*** Listed records ***

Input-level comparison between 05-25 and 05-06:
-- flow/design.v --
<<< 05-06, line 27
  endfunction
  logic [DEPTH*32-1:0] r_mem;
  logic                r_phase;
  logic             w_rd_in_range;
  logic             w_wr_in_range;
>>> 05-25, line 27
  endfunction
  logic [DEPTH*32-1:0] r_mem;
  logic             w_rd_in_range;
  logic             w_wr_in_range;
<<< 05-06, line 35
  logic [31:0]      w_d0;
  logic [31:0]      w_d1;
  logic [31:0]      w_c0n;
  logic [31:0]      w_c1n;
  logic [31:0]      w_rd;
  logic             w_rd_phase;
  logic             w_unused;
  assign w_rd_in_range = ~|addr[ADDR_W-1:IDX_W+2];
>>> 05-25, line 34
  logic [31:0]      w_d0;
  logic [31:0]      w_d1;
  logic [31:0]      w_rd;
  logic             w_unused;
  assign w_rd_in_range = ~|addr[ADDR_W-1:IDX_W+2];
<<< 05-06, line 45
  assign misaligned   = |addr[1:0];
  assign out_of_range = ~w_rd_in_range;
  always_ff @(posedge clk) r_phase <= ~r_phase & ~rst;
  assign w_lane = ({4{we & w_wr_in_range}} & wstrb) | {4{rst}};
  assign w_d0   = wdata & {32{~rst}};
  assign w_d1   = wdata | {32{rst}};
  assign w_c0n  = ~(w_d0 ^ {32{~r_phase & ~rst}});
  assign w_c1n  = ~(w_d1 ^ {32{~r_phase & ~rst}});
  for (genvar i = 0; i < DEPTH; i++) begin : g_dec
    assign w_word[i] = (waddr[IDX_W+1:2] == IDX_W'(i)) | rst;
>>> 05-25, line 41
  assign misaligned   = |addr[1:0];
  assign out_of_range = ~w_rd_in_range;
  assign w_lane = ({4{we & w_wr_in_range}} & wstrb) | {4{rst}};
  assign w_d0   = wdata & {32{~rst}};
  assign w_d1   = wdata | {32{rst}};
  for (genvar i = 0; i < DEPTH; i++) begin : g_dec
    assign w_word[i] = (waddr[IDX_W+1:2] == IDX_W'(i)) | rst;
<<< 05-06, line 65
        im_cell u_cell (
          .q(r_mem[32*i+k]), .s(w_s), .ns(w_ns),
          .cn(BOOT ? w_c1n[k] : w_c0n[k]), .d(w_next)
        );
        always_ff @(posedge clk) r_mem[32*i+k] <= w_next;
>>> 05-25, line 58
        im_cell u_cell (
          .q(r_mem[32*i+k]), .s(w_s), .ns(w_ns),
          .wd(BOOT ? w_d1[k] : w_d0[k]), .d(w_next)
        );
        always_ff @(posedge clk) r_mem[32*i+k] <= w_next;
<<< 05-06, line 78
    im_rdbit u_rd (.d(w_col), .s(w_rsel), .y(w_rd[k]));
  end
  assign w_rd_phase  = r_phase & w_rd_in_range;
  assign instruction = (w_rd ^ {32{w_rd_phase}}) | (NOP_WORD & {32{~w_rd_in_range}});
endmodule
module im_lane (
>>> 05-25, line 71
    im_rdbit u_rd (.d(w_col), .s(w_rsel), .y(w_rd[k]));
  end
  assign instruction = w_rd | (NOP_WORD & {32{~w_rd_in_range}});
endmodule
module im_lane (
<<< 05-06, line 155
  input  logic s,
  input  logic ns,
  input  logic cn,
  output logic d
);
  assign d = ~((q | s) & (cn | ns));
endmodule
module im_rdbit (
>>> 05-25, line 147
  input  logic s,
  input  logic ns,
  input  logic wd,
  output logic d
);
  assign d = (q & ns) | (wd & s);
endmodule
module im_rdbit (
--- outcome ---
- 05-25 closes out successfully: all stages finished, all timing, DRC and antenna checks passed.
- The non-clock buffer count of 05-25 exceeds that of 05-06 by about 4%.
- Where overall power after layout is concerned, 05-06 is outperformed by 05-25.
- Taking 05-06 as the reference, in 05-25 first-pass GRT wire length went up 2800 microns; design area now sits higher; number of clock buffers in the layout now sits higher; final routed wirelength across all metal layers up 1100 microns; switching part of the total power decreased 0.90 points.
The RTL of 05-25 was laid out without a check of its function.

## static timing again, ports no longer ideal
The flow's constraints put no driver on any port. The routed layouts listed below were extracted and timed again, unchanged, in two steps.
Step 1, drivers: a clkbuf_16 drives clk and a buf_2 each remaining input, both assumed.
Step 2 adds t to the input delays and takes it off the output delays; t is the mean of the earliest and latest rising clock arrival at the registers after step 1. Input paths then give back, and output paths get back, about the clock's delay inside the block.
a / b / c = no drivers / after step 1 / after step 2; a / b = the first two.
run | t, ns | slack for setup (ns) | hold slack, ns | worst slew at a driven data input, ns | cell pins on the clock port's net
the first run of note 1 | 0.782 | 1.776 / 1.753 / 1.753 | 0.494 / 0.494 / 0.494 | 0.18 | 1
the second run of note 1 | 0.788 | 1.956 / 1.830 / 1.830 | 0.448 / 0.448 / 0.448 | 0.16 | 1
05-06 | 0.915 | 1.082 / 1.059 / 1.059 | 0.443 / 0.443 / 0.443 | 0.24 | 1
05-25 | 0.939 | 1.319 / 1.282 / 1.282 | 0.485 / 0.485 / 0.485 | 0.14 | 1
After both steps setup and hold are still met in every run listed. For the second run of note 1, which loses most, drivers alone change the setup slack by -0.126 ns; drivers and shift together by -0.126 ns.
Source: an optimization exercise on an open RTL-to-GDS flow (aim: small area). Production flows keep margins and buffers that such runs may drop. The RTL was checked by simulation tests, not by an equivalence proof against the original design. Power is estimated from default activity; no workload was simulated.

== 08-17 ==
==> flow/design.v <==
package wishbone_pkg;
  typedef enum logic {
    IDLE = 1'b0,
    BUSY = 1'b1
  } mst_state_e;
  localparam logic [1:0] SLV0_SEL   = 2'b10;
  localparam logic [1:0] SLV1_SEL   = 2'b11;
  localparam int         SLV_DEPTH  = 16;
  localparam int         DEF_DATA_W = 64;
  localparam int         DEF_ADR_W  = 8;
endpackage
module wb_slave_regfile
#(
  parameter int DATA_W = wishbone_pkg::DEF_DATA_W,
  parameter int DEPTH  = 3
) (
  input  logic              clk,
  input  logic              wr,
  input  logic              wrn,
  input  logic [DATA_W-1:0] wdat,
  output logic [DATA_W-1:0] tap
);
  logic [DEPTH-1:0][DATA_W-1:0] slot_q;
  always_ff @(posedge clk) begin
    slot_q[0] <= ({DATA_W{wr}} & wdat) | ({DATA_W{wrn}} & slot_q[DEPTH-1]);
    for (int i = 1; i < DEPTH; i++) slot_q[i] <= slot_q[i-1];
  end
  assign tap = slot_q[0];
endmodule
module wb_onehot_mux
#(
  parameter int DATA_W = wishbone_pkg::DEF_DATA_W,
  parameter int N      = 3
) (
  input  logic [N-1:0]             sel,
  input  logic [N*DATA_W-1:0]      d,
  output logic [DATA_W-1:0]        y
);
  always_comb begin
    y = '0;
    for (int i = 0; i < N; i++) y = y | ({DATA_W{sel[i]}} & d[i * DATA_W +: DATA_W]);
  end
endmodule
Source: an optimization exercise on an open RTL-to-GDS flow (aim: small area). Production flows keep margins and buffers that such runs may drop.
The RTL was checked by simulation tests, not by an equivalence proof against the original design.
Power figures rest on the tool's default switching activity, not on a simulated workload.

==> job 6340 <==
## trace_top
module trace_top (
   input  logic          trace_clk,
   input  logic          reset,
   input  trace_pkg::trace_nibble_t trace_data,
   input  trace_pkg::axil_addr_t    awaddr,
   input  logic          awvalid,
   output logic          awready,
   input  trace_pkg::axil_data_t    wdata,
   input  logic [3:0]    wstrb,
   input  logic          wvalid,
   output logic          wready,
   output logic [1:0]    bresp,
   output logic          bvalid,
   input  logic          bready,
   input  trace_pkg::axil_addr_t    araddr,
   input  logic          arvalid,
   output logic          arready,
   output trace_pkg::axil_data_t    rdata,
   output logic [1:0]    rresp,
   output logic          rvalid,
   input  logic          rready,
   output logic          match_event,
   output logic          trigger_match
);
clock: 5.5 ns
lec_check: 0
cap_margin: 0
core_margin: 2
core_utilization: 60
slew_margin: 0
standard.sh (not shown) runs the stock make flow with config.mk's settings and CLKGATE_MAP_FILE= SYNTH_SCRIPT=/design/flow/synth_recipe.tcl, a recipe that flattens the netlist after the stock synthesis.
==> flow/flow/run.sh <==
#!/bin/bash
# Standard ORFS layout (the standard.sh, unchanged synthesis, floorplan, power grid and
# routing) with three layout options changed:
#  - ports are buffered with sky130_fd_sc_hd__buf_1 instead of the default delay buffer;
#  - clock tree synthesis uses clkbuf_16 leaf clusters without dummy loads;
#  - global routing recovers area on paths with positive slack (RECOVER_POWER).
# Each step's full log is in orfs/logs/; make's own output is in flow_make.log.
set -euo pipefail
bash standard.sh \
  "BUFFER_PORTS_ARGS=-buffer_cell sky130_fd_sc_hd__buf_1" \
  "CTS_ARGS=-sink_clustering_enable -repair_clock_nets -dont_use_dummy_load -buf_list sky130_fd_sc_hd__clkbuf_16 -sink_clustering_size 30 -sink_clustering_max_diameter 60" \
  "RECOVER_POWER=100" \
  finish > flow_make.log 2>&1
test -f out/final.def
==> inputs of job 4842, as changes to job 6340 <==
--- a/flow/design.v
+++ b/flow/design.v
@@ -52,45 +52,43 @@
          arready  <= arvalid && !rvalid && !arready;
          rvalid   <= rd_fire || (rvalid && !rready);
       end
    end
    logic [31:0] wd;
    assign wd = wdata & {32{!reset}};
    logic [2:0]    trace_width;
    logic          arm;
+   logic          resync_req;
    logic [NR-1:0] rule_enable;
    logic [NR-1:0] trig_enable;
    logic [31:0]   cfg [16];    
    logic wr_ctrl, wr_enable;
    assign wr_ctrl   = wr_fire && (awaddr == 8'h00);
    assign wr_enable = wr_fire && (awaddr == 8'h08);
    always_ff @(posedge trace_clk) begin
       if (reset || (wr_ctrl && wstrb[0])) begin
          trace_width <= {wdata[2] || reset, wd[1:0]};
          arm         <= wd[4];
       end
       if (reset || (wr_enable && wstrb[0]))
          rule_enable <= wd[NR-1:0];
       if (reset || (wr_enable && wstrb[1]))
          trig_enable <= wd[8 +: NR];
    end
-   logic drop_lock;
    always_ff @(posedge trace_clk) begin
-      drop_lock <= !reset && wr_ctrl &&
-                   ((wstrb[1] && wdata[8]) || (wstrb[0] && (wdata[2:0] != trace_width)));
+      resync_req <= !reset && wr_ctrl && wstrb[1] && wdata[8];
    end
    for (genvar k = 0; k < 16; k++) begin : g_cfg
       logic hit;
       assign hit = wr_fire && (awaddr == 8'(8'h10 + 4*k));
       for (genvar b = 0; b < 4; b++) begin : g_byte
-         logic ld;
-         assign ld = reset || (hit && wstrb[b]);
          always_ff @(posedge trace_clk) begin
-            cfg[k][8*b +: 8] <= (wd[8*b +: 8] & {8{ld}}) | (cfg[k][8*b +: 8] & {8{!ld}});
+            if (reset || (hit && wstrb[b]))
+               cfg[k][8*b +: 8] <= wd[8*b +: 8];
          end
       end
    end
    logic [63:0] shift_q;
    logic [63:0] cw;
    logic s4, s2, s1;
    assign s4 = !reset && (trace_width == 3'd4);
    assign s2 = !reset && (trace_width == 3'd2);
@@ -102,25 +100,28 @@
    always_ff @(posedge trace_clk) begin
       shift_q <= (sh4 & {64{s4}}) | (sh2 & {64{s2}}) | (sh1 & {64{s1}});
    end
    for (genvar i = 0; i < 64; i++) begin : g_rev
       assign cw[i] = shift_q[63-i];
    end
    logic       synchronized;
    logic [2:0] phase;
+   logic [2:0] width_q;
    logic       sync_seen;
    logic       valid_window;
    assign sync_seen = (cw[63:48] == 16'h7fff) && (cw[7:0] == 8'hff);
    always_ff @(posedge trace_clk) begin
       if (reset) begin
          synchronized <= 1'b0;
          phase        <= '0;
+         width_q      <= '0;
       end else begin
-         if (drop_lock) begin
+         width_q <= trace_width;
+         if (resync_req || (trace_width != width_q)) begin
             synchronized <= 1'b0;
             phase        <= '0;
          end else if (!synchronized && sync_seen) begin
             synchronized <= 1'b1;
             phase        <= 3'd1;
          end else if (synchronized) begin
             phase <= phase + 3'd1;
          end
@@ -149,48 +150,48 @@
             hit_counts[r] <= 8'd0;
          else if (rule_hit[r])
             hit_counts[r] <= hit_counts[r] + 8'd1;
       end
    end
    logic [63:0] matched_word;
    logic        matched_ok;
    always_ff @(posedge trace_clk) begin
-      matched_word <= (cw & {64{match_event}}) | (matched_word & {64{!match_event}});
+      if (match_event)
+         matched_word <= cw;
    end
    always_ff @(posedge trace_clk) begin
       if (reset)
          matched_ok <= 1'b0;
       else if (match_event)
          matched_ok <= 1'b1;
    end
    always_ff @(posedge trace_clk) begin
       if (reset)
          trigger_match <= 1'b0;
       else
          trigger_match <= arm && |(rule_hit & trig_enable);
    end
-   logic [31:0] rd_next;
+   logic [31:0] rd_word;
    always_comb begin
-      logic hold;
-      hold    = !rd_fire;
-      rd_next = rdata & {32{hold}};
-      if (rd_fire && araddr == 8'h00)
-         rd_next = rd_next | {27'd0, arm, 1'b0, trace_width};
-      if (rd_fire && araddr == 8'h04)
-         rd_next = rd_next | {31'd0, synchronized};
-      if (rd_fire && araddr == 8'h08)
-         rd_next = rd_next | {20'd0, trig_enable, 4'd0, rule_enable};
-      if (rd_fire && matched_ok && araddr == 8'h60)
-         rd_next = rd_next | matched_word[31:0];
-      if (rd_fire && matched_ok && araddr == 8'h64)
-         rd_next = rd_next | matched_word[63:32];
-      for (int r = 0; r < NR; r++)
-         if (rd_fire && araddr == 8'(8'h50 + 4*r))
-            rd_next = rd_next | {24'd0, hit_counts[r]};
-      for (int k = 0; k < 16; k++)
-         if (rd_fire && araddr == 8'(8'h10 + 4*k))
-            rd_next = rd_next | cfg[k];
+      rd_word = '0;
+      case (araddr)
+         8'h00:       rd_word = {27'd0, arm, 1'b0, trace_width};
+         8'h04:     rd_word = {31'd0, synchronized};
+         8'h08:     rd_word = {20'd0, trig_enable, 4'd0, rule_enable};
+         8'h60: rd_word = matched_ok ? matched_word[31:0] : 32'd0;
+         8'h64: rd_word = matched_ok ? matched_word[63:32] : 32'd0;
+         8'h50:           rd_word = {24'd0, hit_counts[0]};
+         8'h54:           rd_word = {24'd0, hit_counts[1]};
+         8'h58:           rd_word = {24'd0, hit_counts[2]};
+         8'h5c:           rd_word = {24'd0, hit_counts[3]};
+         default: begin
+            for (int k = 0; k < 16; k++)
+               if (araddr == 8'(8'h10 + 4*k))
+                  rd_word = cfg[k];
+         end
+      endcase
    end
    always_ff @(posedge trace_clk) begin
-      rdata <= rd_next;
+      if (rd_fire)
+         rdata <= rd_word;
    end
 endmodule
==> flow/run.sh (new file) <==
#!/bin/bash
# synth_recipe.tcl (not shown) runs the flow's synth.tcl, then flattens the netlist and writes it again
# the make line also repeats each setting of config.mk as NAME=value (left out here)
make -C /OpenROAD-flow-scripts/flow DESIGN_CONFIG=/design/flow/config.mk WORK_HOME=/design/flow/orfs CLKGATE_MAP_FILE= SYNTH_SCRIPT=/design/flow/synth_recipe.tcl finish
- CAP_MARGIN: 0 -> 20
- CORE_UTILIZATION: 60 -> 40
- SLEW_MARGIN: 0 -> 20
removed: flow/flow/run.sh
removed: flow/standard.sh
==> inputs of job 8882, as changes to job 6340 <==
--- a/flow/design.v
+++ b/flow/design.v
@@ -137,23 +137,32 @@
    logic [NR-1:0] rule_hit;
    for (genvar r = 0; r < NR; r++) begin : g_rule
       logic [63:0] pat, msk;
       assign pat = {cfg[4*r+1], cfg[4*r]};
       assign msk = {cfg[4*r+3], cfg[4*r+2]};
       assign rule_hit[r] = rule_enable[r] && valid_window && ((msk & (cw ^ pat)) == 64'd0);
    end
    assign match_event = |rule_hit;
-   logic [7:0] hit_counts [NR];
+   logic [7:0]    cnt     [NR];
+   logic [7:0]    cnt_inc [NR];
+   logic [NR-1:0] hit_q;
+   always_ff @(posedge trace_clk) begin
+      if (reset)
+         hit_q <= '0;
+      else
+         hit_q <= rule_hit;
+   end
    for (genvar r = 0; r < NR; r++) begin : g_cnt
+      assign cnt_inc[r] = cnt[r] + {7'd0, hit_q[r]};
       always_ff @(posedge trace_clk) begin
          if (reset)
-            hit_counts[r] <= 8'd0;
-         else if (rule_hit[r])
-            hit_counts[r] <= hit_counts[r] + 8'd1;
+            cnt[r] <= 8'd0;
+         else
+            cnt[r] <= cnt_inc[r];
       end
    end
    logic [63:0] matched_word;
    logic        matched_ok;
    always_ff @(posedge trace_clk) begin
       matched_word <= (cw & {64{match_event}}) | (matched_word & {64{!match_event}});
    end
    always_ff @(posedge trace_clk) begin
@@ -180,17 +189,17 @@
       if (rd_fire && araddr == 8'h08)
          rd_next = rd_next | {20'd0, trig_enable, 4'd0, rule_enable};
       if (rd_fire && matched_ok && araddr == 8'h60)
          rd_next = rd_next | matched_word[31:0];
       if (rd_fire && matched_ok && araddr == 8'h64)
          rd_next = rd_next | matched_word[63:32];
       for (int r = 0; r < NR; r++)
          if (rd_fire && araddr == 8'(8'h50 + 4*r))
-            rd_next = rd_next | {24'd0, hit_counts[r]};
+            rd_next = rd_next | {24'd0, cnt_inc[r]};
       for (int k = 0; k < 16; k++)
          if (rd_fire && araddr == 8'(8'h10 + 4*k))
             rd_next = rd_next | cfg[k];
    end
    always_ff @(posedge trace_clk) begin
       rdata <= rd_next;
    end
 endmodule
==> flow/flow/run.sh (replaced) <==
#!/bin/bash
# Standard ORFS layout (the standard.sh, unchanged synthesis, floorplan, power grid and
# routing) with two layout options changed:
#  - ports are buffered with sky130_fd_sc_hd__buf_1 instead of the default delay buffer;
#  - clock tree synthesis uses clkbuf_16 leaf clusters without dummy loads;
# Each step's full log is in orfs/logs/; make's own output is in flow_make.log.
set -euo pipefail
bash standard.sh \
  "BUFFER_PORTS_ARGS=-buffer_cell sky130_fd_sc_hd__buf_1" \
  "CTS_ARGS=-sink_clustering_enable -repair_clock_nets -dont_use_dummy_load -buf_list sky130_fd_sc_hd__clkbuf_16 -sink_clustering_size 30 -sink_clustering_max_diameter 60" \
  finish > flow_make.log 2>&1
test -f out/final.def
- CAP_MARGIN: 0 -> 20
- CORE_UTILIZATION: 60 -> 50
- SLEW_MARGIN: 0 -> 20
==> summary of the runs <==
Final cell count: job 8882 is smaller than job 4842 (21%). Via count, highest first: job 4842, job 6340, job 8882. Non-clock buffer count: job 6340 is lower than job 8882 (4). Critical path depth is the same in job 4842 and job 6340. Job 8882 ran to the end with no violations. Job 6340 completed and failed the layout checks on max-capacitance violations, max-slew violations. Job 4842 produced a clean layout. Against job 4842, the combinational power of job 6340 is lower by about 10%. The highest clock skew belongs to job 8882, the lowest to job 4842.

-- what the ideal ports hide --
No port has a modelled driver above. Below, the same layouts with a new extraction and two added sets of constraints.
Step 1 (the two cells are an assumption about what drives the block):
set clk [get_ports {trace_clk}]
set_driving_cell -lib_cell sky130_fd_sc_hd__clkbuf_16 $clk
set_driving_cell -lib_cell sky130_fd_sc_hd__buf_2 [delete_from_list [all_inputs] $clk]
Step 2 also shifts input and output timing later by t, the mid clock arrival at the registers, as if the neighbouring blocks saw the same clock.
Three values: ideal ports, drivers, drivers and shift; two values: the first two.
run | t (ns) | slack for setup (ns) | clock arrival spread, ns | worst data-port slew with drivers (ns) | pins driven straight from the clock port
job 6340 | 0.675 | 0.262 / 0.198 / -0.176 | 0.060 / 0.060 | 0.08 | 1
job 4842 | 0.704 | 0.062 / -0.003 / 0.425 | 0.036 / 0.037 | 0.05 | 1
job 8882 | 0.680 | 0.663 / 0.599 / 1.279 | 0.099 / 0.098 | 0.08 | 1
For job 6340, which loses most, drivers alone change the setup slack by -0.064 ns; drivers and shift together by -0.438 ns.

*** End of Listed records ***

> Exercise
The answer must consist of every line from the entries above that contains "instruction".

> Answer box
  assign instruction = (w_rd ^ {32{w_rd_phase}}) | (NOP_WORD & {32{~w_rd_in_range}});
  assign instruction = w_rd | (NOP_WORD & {32{~w_rd_in_range}});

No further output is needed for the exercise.